#### Instructions to follow:
Of all the lines in the entries below, give again exactly those starting at the line containing "Hold timing on" and ending at the line containing "The placement row", both ends included, and no others.

#### Information shown:
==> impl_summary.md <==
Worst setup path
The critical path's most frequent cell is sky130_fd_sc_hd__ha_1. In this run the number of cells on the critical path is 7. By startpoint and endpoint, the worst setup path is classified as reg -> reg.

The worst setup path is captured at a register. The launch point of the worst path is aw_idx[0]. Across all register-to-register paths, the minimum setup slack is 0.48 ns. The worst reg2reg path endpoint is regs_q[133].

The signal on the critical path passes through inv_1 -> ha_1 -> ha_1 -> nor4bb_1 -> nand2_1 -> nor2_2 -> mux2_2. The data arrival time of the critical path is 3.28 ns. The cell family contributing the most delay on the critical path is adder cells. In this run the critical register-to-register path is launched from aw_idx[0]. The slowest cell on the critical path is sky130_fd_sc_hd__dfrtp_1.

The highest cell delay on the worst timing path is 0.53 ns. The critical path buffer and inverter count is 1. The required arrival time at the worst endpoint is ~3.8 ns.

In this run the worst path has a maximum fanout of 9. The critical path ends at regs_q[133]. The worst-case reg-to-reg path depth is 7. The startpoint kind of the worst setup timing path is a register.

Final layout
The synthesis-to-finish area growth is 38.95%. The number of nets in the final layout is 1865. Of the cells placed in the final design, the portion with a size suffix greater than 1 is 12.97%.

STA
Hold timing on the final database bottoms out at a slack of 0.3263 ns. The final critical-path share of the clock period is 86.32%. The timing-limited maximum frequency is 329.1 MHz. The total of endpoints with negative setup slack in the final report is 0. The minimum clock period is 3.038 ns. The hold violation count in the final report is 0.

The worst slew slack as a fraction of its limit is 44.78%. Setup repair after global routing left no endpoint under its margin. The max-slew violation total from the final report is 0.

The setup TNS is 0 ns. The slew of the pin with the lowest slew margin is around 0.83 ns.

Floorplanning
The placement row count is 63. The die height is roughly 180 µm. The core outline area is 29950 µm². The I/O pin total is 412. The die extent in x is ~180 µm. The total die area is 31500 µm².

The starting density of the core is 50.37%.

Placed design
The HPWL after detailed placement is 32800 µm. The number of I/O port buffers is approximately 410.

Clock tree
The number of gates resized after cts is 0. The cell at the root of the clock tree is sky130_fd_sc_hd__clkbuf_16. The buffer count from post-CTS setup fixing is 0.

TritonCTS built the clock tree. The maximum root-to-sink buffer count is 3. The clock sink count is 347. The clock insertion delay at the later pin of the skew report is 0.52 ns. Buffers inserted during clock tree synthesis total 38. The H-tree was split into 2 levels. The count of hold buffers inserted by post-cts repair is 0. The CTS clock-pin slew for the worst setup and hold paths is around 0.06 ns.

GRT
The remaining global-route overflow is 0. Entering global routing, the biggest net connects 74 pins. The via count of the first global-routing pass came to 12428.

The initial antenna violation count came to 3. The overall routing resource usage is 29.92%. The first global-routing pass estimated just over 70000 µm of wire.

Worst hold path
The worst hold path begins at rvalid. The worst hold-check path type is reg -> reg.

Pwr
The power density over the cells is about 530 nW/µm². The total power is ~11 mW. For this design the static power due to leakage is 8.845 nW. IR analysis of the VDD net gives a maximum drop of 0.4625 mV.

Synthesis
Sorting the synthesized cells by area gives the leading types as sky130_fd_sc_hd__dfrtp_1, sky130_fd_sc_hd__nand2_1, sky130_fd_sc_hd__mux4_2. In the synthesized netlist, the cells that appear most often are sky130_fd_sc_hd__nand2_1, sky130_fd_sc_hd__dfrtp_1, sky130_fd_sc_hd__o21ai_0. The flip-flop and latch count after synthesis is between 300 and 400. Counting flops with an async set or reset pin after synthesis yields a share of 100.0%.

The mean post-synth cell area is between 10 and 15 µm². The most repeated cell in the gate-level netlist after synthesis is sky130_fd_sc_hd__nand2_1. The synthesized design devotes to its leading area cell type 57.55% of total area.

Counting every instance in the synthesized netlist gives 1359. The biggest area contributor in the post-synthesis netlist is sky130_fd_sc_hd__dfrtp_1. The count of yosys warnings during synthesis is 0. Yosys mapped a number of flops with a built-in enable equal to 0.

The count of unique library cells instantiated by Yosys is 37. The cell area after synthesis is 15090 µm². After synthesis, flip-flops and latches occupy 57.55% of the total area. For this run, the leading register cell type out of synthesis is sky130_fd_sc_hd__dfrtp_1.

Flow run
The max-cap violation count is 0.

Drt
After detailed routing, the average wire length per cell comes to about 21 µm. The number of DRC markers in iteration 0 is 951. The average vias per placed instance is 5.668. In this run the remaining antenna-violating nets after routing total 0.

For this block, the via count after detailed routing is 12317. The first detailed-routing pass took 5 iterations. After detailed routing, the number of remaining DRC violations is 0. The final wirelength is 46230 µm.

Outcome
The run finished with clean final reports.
===== src/rtl/tt_madhu_pkg.sv =====
// rtl/tt_madhu_pkg.sv - shared types and pin-frame constants for the sequential divider
package tt_madhu_pkg;

  localparam int WIDTH       = 8;
  localparam int SYNC_STAGES = 2;
  localparam int CNT_W       = $clog2(WIDTH);

  typedef enum logic [1:0] {
    IDLE = 2'd0,
    RUN  = 2'd1,
    DONE = 2'd2
  } state_t;

  // uio bit positions; suffixed so the status index does not clash with state DONE
  localparam int LD_A_BIT  = 0;
  localparam int LD_B_BIT  = 1;
  localparam int START_BIT = 2;
  localparam int RSEL_BIT  = 3;
  localparam int BUSY_BIT  = 4;
  localparam int DONE_BIT  = 5;
  localparam int DBZ_BIT   = 6;

  localparam logic [7:0] UIO_OE_MASK = 8'hF0;

endpackage


===== src/rtl/tt_madhu_sync_edge.sv =====
// rtl/tt_madhu_sync_edge.sv - multi-stage synchroniser with rising-edge pulse per bit
module tt_madhu_sync_edge #(
  parameter int WIDTH  = 3,
  parameter int STAGES = 2
) (
  input  logic             clk,
  input  logic             rst_n,
  input  logic [WIDTH-1:0] d,
  output logic [WIDTH-1:0] q,
  output logic [WIDTH-1:0] rise
);

  logic [WIDTH-1:0] stage [STAGES];
  logic [WIDTH-1:0] prev;

  // shift the asynchronous pins through the chain; prev holds last synced value for edge detect
  always_ff @(posedge clk or negedge rst_n) begin
    if (!rst_n) begin
      for (int i = 0; i < STAGES; i++) stage[i] <= '0;
      prev <= '0;
    end else begin
      stage[0] <= d;
      for (int i = 1; i < STAGES; i++) stage[i] <= stage[i-1];
      prev <= stage[STAGES-1];
    end
  end

  assign q    = stage[STAGES-1];
  assign rise = q & ~prev;

endmodule


===== src/rtl/tt_um_madhu_seq_divider.sv =====
// rtl/tt_um_madhu_seq_divider.sv - multi-cycle unsigned restoring divider on the TinyTapeout pin frame
module tt_um_madhu_seq_divider
  import tt_madhu_pkg::*;
(
  input  logic [7:0] ui_in,
  output logic [7:0] uo_out,
  input  logic [7:0] uio_in,
  output logic [7:0] uio_out,
  output logic [7:0] uio_oe,
  input  logic       ena,
  input  logic       clk,
  input  logic       rst_n
);

  state_t state, next_state;

  logic [WIDTH-1:0] a_reg, b_reg, q_reg, r_reg;
  logic [WIDTH-1:0] rem, dvd;
  logic [CNT_W-1:0] cnt;
  logic             dbz;

  logic [2:0] sync_q, sync_rise;

  tt_madhu_sync_edge #(.WIDTH(3), .STAGES(SYNC_STAGES)) u_sync (
    .clk   (clk),
    .rst_n (rst_n),
    .d     (uio_in[2:0]),
    .q     (sync_q),
    .rise  (sync_rise)
  );

  logic start_pulse, ld_a, ld_b, running, b_zero, last_step;
  assign start_pulse = sync_rise[START_BIT];
  assign ld_a        = sync_q[LD_A_BIT];
  assign ld_b        = sync_q[LD_B_BIT];
  assign running     = (state == RUN);
  assign b_zero      = (b_reg == '0);
  assign last_step   = (cnt == CNT_W'(WIDTH - 1));

  // one restoring step: shift next dividend bit into the widened remainder, subtract if it fits
  logic [WIDTH:0]   shifted, diff;
  logic             fits;
  logic [WIDTH-1:0] rem_next, dvd_next;
  assign shifted  = {rem, dvd[WIDTH-1]};
  assign fits     = (shifted >= {1'b0, b_reg});
  assign diff     = shifted - {1'b0, b_reg};
  assign rem_next = fits ? diff[WIDTH-1:0] : shifted[WIDTH-1:0];
  assign dvd_next = {dvd[WIDTH-2:0], fits};

  // state register
  always_ff @(posedge clk or negedge rst_n) begin
    if (!rst_n) state <= IDLE;
    else        state <= next_state;
  end

  // next state: start is honoured only outside RUN; zero divisor short-circuits to DONE
  always_comb begin
    next_state = state;
    case (state)
      IDLE, DONE: if (start_pulse) next_state = b_zero ? DONE : RUN;
      RUN:        if (last_step)   next_state = DONE;
      default:    next_state = IDLE;
    endcase
  end

  // operand loads, division datapath and result capture; Q/R only change when a result is final
  always_ff @(posedge clk or negedge rst_n) begin
    if (!rst_n) begin
      a_reg <= '0;
      b_reg <= '0;
      q_reg <= '0;
      r_reg <= '0;
      rem   <= '0;
      dvd   <= '0;
      cnt   <= '0;
      dbz   <= 1'b0;
    end else if (!running) begin
      if (ld_a) a_reg <= ui_in;
      if (ld_b) b_reg <= ui_in;
      if (start_pulse) begin
        if (b_zero) begin
          q_reg <= '1;
          r_reg <= a_reg;
          dbz   <= 1'b1;
        end else begin
          dvd <= a_reg;
          rem <= '0;
          cnt <= '0;
          dbz <= 1'b0;
        end
      end
    end else begin
      rem <= rem_next;
      dvd <= dvd_next;
      cnt <= cnt + CNT_W'(1);
      if (last_step) begin
        q_reg <= dvd_next;
        r_reg <= rem_next;
      end
    end
  end

  // output mux and status pins; rsel is a static strap so it bypasses the synchroniser
  always_comb begin
    uo_out            = uio_in[RSEL_BIT] ? r_reg : q_reg;
    uio_out           = '0;
    uio_out[BUSY_BIT] = running;
    uio_out[DONE_BIT] = (state == DONE);
    uio_out[DBZ_BIT]  = dbz;
    uio_oe            = UIO_OE_MASK;
  end

  logic _unused;
  assign _unused = &{1'b0, ena, uio_in[7:4], sync_q[START_BIT], sync_rise[1:0], diff[WIDTH]};

endmodule
File: src/rtl/fsm_trace_monitor.sv
// Runtime checker for the 2-bit control FSM: predicts each next state from the sampled
// inputs and flags illegal transitions and over-long dwell in non-idle states.
module fsm_trace_monitor #(
  parameter int unsigned DWELL_MAX = 15,
  parameter int unsigned CNT_W     = 8
) (
  input  logic             clk,
  input  logic             rst_n,
  input  logic             x,
  input  logic             y,
  input  logic             a,
  input  logic             b,
  input  logic             clr,
  output logic             err,
  output logic [1:0]       err_code,
  output logic [1:0]       err_prev,
  output logic [1:0]       err_state,
  output logic [CNT_W-1:0] trans_cnt,
  output logic [CNT_W-1:0] s3_cnt
);

  localparam int unsigned DW = $clog2(DWELL_MAX + 2);
  localparam logic [DW-1:0] DwellTop = DW'(DWELL_MAX + 1);

  localparam logic [1:0] S0 = 2'b00;
  localparam logic [1:0] S1 = 2'b01;
  localparam logic [1:0] S2 = 2'b10;
  localparam logic [1:0] S3 = 2'b11;

  localparam logic [1:0] CodeTrans = 2'b01;
  localparam logic [1:0] CodeDwell = 2'b10;

  // Transition function of the monitored FSM.
  function automatic logic [1:0] next_state(input logic [1:0] s, input logic xi, input logic yi);
    logic [1:0] n;
    case (s)
      S0:      n = xi ? S1 : S0;
      S1:      n = xi ? S0 : (yi ? S3 : S1);
      S2:      n = (~(xi | yi)) ? S3 : S0;
      default: n = S0;
    endcase
    return n;
  endfunction

  logic [1:0]       prev_s_q;
  logic             px_q, py_q, primed_q;
  logic [DW-1:0]    dwell_q, dwell_d;
  logic             err_q;
  logic [1:0]       err_code_q, err_prev_q, err_state_q;
  logic [CNT_W-1:0] trans_cnt_q, s3_cnt_q;

  logic [1:0] cur;
  logic       changed, trans_err, dwell_err;

  always_comb begin
    cur       = {a, b};
    changed   = (cur != prev_s_q);
    trans_err = primed_q && (next_state(prev_s_q, px_q, py_q) != cur);
    if (changed || (cur == S0)) begin
      dwell_d = DW'(1);
    end else if (dwell_q == DwellTop) begin
      dwell_d = DwellTop;
    end else begin
      dwell_d = dwell_q + DW'(1);
    end
    dwell_err = (dwell_d == DwellTop) && (cur != S0);
  end

  always_ff @(posedge clk) begin
    if (!rst_n) begin
      prev_s_q    <= S0;
      px_q        <= 1'b0;
      py_q        <= 1'b0;
      primed_q    <= 1'b0;
      dwell_q     <= DW'(1);
      err_q       <= 1'b0;
      err_code_q  <= 2'b00;
      err_prev_q  <= 2'b00;
      err_state_q <= 2'b00;
      trans_cnt_q <= '0;
      s3_cnt_q    <= '0;
    end else begin
      prev_s_q <= cur;
      px_q     <= x;
      py_q     <= y;
      primed_q <= 1'b1;
      dwell_q  <= dwell_d;

      // Clear beats a simultaneous new error; persistent conditions re-fire next cycle.
      if (clr) begin
        err_q       <= 1'b0;
        err_code_q  <= 2'b00;
        err_prev_q  <= 2'b00;
        err_state_q <= 2'b00;
      end else if (!err_q && (trans_err || dwell_err)) begin
        err_q       <= 1'b1;
        err_code_q  <= trans_err ? CodeTrans : CodeDwell;
        err_prev_q  <= prev_s_q;
        err_state_q <= cur;
      end

      if (primed_q && changed && (trans_cnt_q != '1)) begin
        trans_cnt_q <= trans_cnt_q + 1'b1;
      end
      if (primed_q && (cur == S3) && (prev_s_q != S3) && (s3_cnt_q != '1)) begin
        s3_cnt_q <= s3_cnt_q + 1'b1;
      end
    end
  end

  assign err       = err_q;
  assign err_code  = err_code_q;
  assign err_prev  = err_prev_q;
  assign err_state = err_state_q;
  assign trans_cnt = trans_cnt_q;
  assign s3_cnt    = s3_cnt_q;

endmodule
<file path="src/rtl/exp_pipe.sv">
// e^x for a signed fixed-point x: table e^i times a polynomial in frac(x), three pipeline stages.
// Optional macro EXP_PIPE_TAYLOR2_EN adds the f*f/2 term; otherwise p = 1 + f.
module exp_pipe #(
   parameter int INT_W    = 6,
   parameter int FRAC_W   = 8,
   parameter int OUT_W    = 32,
   parameter int OUT_FRAC = 18,
   parameter int INT_MIN  = -5,
   parameter int INT_MAX  = 9
) (
   input  logic                    clk,
   input  logic                    rst,
   input  logic                    in_valid,
   output logic                    in_ready,
   input  logic [INT_W+FRAC_W-1:0] in_x,
   output logic                    out_valid,
   input  logic                    out_ready,
   output logic [OUT_W-1:0]        out_exp,
   output logic                    out_ovf,
   output logic                    out_udf
);

   localparam int X_W    = INT_W + FRAC_W;
   localparam int N_TAB  = INT_MAX - INT_MIN + 1;
   localparam int P_W    = OUT_FRAC + 2;
   localparam int PROD_W = OUT_W + P_W;
   localparam int F_SH   = OUT_FRAC - FRAC_W;
   localparam real E_CONST = 2.718281828459045;

   function automatic logic [N_TAB*OUT_W-1:0] build_tab();
      logic [N_TAB*OUT_W-1:0] tab;
      real                    e_k;
      tab = '0;
      for (int k = INT_MIN; k <= INT_MAX; k++) begin
         e_k = 1.0;
         if (k >= 0) begin
            for (int j = 0; j < k; j++) e_k = e_k * E_CONST;
         end else begin
            for (int j = 0; j < -k; j++) e_k = e_k / E_CONST;
         end
         // real-to-integer cast rounds to nearest
         tab[(k-INT_MIN)*OUT_W +: OUT_W] = OUT_W'(longint'(e_k * (2.0 ** OUT_FRAC)));
      end
      return tab;
   endfunction

   localparam logic [N_TAB*OUT_W-1:0] TAB      = build_tab();
   localparam logic [P_W-1:0]         P_ONE    = P_W'(1) << OUT_FRAC;
   localparam logic [PROD_W:0]        RND_HALF = (PROD_W+1)'(1) << (OUT_FRAC - 1);

   // Stage registers
   logic                v1_q, ovf1_q, udf1_q;
   logic [OUT_W-1:0]    t1_q;
   logic [P_W-1:0]      p1_q;
   logic                v2_q, ovf2_q, udf2_q;
   logic [PROD_W-1:0]   prod2_q;
   logic                out_valid_q, out_ovf_q, out_udf_q;
   logic [OUT_W-1:0]    out_exp_q;

   logic                adv;
   assign adv      = out_ready | ~out_valid_q;
   assign in_ready = adv & ~rst;

   // S1: range check, table lookup, polynomial
   logic signed [INT_W-1:0] i_s1;
   logic [FRAC_W-1:0]       f_s1;
   logic                    ovf_s1, udf_s1;
   logic [OUT_W-1:0]        t_s1;
   logic [P_W-1:0]          f_al, p_s1;

   assign i_s1 = in_x[X_W-1:FRAC_W];
   assign f_s1 = in_x[FRAC_W-1:0];

   always_comb begin
      ovf_s1 = int'(i_s1) > INT_MAX;
      udf_s1 = int'(i_s1) < INT_MIN;
      t_s1   = '0;
      if (!ovf_s1 && !udf_s1) t_s1 = TAB[(int'(i_s1) - INT_MIN) * OUT_W +: OUT_W];
   end

   if (F_SH >= 0) begin : g_f_up
      assign f_al = P_W'(f_s1) << F_SH;
   end else begin : g_f_dn
      assign f_al = P_W'(f_s1 >> (-F_SH));
   end

`ifdef EXP_PIPE_TAYLOR2_EN
   localparam int SQ_SH = OUT_FRAC - (2 * FRAC_W + 1);
   logic [2*FRAC_W-1:0] sq_s1;
   logic [P_W-1:0]      sq_al;
   assign sq_s1 = {FRAC_W'(0), f_s1} * {FRAC_W'(0), f_s1};
   // f*f carries 2*FRAC_W fraction bits; the /2 is folded into the alignment shift
   if (SQ_SH >= 0) begin : g_sq_up
      assign sq_al = P_W'(sq_s1) << SQ_SH;
   end else begin : g_sq_dn
      assign sq_al = P_W'(sq_s1 >> (-SQ_SH));
   end
   assign p_s1 = P_ONE + f_al + sq_al;
`else
   assign p_s1 = P_ONE + f_al;
`endif

   // S2: full-width multiply
   logic [PROD_W-1:0] prod_d;
   assign prod_d = {{P_W{1'b0}}, t1_q} * {{OUT_W{1'b0}}, p1_q};

   // S3: round half up, then saturate
   logic [PROD_W:0]   rnd, shifted;
   logic [OUT_W-1:0]  exp_d;
   logic              ovf_d, udf_d, big;

   assign rnd     = {1'b0, prod2_q} + RND_HALF;
   assign shifted = rnd >> OUT_FRAC;
   assign big     = |shifted[PROD_W:OUT_W];

   always_comb begin
      exp_d = shifted[OUT_W-1:0];
      ovf_d = 1'b0;
      udf_d = 1'b0;
      if (ovf2_q || big) begin
         exp_d = '1;
         ovf_d = 1'b1;
      end else if (udf2_q) begin
         exp_d = '0;
         udf_d = 1'b1;
      end
   end

   always_ff @(posedge clk) begin
      if (rst) begin
         v1_q        <= 1'b0;
         ovf1_q      <= 1'b0;
         udf1_q      <= 1'b0;
         t1_q        <= '0;
         p1_q        <= '0;
         v2_q        <= 1'b0;
         ovf2_q      <= 1'b0;
         udf2_q      <= 1'b0;
         prod2_q     <= '0;
         out_valid_q <= 1'b0;
         out_exp_q   <= '0;
         out_ovf_q   <= 1'b0;
         out_udf_q   <= 1'b0;
      end else if (adv) begin
         v1_q        <= in_valid;
         v2_q        <= v1_q;
         out_valid_q <= v2_q;
         // data only moves with a valid sample so bubbles leave registers untouched
         if (in_valid) begin
            ovf1_q <= ovf_s1;
            udf1_q <= udf_s1;
            t1_q   <= t_s1;
            p1_q   <= p_s1;
         end
         if (v1_q) begin
            ovf2_q  <= ovf1_q;
            udf2_q  <= udf1_q;
            prod2_q <= prod_d;
         end
         if (v2_q) begin
            out_exp_q <= exp_d;
            out_ovf_q <= ovf_d;
            out_udf_q <= udf_d;
         end
      end
   end

   assign out_valid = out_valid_q;
   assign out_exp   = out_exp_q;
   assign out_ovf   = out_ovf_q;
   assign out_udf   = out_udf_q;

endmodule

</file>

#### Output for this exercise:
Hold timing on the final database bottoms out at a slack of 0.3263 ns. The final critical-path share of the clock period is 86.32%. The timing-limited maximum frequency is 329.1 MHz. The total of endpoints with negative setup slack in the final report is 0. The minimum clock period is 3.038 ns. The hold violation count in the final report is 0.

The worst slew slack as a fraction of its limit is 44.78%. Setup repair after global routing left no endpoint under its margin. The max-slew violation total from the final report is 0.

The setup TNS is 0 ns. The slew of the pin with the lowest slew margin is around 0.83 ns.

Floorplanning
The placement row count is 63. The die height is roughly 180 µm. The core outline area is 29950 µm². The I/O pin total is 412. The die extent in x is ~180 µm. The total die area is 31500 µm².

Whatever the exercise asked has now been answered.